Noise Filtering: To maximize the signal-to-noise ratio, a bandpass filter centered at the 10 Hz modulation frequency was implemented. This filter is critical as it selectively passes the desired signal frequency while rejecting broadband noise, effectively isolating the absorption information from unwanted interference.

The final conditioned analog signal is then sampled by the MCU’s integrated ADC for digital processing. The efficacy of this entire signal chain, particularly the filtering, was validated through AC analysis. This multi-step conditioning process ensures that the final digital data is a clean and accurate representation of the gas absorption, ready for feature extraction and classification.

4. Signal Processing and Feature Vector Construction

4.1. Raw Signal Pre-Processing and Denoising

The digitized output of the NDIR system is a periodic waveform whose fundamental frequency corresponds to the modulation frequency of the infrared LEDs. In addition to the useful signal component, the waveform contains broadband electronic noise and low-frequency drift originating from environmental and hardware variations. Direct time-domain analysis is therefore sub-optimal for robust pattern recognition.

To enhance the signal-to-noise ratio and isolate the gas-related information, we adopt a frequency-domain approach based on the Fast Fourier Transform (FFT) [20,21]. For each channel, an FFT is applied to the sampled time series, and the amplitude at the modulation frequency is extracted as the primary feature. This operation effectively suppresses aperiodic noise and DC drift, providing a more stable and discriminative input for the subsequent classifier.

4.2. Feature Vector Construction

For each gas sample, the control system sequentially excites the three measurement LEDs and the reference LED, yielding four time-domain signals that are processed as described above.
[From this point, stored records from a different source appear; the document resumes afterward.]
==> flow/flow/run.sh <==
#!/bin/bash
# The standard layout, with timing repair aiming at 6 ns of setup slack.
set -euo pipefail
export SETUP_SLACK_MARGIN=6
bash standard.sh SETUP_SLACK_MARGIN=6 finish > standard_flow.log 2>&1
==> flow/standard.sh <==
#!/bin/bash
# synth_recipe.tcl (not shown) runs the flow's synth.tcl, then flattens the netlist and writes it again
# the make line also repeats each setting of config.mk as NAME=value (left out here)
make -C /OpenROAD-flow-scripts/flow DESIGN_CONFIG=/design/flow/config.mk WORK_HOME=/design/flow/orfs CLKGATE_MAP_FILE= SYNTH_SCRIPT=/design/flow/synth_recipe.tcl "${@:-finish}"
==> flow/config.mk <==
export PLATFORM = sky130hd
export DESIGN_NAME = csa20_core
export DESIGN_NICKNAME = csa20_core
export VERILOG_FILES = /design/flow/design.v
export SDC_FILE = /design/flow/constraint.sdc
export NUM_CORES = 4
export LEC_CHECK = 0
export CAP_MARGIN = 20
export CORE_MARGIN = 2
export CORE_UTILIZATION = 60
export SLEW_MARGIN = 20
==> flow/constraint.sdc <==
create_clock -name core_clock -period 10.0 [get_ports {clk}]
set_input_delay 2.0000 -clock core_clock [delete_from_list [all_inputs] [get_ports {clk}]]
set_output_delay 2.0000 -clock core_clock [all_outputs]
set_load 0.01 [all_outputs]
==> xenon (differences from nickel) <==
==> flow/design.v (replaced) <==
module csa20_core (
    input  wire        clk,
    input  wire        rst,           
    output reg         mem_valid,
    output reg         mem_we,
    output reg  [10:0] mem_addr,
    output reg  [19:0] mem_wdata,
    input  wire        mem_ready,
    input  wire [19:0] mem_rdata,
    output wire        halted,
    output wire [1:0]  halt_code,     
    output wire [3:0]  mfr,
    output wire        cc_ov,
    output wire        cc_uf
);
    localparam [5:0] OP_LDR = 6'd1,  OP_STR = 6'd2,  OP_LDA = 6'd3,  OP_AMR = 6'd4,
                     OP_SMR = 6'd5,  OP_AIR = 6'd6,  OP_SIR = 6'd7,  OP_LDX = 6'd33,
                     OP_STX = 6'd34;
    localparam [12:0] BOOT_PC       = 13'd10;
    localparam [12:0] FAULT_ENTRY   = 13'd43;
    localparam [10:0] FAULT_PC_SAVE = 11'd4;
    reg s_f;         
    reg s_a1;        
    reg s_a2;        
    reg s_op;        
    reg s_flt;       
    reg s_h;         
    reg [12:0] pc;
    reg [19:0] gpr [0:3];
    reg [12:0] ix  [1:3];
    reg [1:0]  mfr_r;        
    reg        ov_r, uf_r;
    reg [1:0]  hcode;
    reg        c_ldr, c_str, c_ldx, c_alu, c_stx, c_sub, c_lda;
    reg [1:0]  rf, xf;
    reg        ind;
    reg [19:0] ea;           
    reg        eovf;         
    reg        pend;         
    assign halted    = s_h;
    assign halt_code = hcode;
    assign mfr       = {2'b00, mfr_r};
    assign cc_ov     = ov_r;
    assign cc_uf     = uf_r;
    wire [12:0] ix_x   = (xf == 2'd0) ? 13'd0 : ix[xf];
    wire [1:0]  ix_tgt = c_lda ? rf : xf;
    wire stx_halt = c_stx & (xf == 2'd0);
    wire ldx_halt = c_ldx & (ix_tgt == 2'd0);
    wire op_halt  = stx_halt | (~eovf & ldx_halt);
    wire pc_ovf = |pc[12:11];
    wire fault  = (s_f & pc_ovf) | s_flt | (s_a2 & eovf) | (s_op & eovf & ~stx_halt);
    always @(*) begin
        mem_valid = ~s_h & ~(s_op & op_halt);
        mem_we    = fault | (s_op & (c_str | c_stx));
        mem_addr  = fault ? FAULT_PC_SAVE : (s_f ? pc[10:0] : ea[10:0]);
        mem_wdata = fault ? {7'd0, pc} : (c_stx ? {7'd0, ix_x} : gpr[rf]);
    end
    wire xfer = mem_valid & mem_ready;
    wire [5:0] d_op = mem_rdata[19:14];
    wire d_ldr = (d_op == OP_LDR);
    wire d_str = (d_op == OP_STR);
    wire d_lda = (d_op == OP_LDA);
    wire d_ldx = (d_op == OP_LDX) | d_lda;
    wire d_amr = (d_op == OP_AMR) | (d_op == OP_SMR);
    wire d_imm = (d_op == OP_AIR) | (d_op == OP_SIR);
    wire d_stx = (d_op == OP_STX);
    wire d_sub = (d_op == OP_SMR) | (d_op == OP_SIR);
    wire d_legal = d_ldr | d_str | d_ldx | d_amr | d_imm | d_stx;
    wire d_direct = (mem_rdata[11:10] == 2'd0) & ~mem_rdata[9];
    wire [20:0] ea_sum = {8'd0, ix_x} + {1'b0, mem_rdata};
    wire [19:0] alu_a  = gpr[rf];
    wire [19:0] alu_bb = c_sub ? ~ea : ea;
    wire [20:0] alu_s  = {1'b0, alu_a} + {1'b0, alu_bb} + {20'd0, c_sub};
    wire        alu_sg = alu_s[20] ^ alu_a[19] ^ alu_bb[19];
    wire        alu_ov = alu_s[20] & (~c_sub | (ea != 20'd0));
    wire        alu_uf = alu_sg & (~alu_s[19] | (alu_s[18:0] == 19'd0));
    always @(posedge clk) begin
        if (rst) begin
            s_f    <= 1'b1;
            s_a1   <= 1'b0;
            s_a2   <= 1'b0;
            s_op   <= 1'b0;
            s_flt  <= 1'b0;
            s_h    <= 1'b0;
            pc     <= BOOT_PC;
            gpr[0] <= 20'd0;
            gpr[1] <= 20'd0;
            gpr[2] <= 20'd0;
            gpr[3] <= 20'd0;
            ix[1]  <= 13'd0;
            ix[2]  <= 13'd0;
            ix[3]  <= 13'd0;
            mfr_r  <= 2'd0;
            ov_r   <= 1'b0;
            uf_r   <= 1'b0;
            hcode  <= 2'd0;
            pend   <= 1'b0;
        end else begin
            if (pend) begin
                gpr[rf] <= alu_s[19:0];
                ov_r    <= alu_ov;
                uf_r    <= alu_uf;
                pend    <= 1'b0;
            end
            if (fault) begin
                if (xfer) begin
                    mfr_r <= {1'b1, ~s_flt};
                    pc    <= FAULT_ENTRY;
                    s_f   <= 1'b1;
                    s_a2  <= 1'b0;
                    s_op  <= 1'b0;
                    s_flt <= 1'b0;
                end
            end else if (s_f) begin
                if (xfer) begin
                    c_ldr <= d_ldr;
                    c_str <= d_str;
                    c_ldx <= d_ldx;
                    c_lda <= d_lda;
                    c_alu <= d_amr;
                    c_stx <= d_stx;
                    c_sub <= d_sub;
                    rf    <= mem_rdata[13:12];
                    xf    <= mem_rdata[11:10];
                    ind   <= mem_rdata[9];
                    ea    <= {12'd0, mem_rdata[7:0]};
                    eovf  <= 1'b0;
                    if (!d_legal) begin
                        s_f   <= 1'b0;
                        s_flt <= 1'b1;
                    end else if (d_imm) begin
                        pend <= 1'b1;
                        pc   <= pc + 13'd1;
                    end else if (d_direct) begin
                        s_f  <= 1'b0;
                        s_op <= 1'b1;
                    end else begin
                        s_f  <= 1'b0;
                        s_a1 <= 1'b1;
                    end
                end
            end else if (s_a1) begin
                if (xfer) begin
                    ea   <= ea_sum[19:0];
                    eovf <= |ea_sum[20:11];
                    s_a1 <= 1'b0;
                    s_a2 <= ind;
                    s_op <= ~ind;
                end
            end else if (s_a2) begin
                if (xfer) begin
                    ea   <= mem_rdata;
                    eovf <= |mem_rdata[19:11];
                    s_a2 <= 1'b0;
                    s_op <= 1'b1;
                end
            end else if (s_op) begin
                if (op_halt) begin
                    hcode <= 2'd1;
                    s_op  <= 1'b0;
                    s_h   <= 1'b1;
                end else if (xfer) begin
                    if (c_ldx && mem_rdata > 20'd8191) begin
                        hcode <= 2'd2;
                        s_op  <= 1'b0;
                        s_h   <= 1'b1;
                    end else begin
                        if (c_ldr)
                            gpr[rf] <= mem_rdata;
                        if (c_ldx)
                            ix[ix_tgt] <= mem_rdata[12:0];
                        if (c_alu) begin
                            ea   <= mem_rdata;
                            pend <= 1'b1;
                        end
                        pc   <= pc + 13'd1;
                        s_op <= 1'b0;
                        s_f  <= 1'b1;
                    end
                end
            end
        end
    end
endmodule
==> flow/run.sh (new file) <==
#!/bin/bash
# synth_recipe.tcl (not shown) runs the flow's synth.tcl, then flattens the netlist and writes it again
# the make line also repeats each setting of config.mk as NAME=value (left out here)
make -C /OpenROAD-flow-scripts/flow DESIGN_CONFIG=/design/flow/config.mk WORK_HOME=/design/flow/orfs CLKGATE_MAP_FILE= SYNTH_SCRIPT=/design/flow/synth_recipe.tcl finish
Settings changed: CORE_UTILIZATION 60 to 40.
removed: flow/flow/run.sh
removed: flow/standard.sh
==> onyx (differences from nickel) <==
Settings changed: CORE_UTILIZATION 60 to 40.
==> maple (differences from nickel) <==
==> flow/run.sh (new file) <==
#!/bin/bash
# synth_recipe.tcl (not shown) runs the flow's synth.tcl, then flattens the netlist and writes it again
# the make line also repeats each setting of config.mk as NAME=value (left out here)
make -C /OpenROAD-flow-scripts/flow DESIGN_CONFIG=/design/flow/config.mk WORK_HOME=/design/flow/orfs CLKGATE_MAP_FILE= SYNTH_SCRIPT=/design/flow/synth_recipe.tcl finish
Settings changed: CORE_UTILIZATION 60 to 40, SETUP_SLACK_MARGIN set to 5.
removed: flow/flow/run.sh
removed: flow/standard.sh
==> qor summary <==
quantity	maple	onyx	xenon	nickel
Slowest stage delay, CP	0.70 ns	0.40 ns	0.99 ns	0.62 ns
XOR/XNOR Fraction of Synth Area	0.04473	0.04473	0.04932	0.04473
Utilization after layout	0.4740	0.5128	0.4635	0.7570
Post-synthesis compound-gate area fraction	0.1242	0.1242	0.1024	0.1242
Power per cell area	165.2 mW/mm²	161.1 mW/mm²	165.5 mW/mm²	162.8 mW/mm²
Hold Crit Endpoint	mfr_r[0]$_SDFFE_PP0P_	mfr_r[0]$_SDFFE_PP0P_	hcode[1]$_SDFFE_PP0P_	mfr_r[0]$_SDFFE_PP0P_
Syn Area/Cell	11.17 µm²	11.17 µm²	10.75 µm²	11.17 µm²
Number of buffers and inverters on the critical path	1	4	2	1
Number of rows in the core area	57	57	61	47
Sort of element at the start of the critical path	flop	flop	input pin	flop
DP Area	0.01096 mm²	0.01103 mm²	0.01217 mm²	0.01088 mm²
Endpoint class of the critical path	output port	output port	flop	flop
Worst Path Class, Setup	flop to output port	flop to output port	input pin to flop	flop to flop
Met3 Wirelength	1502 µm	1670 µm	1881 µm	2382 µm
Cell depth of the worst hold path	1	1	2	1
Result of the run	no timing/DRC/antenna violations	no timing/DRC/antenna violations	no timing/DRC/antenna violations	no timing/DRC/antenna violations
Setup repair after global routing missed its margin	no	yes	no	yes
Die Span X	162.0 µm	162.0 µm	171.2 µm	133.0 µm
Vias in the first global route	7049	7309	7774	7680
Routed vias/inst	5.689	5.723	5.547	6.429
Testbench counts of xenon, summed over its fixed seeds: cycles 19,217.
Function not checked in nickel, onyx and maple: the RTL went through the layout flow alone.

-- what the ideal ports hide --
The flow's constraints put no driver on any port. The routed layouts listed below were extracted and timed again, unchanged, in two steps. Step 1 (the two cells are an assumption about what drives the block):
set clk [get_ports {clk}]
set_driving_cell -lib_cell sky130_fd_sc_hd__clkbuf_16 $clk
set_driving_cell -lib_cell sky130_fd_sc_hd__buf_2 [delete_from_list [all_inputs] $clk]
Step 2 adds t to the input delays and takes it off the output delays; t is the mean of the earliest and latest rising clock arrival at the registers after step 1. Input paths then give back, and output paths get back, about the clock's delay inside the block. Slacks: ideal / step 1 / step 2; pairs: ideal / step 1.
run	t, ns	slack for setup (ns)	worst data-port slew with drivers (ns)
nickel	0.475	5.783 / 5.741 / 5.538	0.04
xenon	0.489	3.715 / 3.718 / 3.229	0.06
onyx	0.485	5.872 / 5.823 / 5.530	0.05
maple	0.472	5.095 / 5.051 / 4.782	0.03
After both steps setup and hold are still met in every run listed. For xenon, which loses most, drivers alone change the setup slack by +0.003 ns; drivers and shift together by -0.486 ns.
After FFT, the amplitudes at the modulation frequency from the four channels form a raw four-dimensional feature vector. To compensate for common-mode variations such as changes in overall source intensity, detector aging, or losses in the optical path, the amplitudes of the three measurement channels are normalized by the amplitude of the reference channel. This step results in a final three-dimensional feature vector that is more robust against non-selective disturbances and more sensitive to changes in the relative composition of the gas mixture.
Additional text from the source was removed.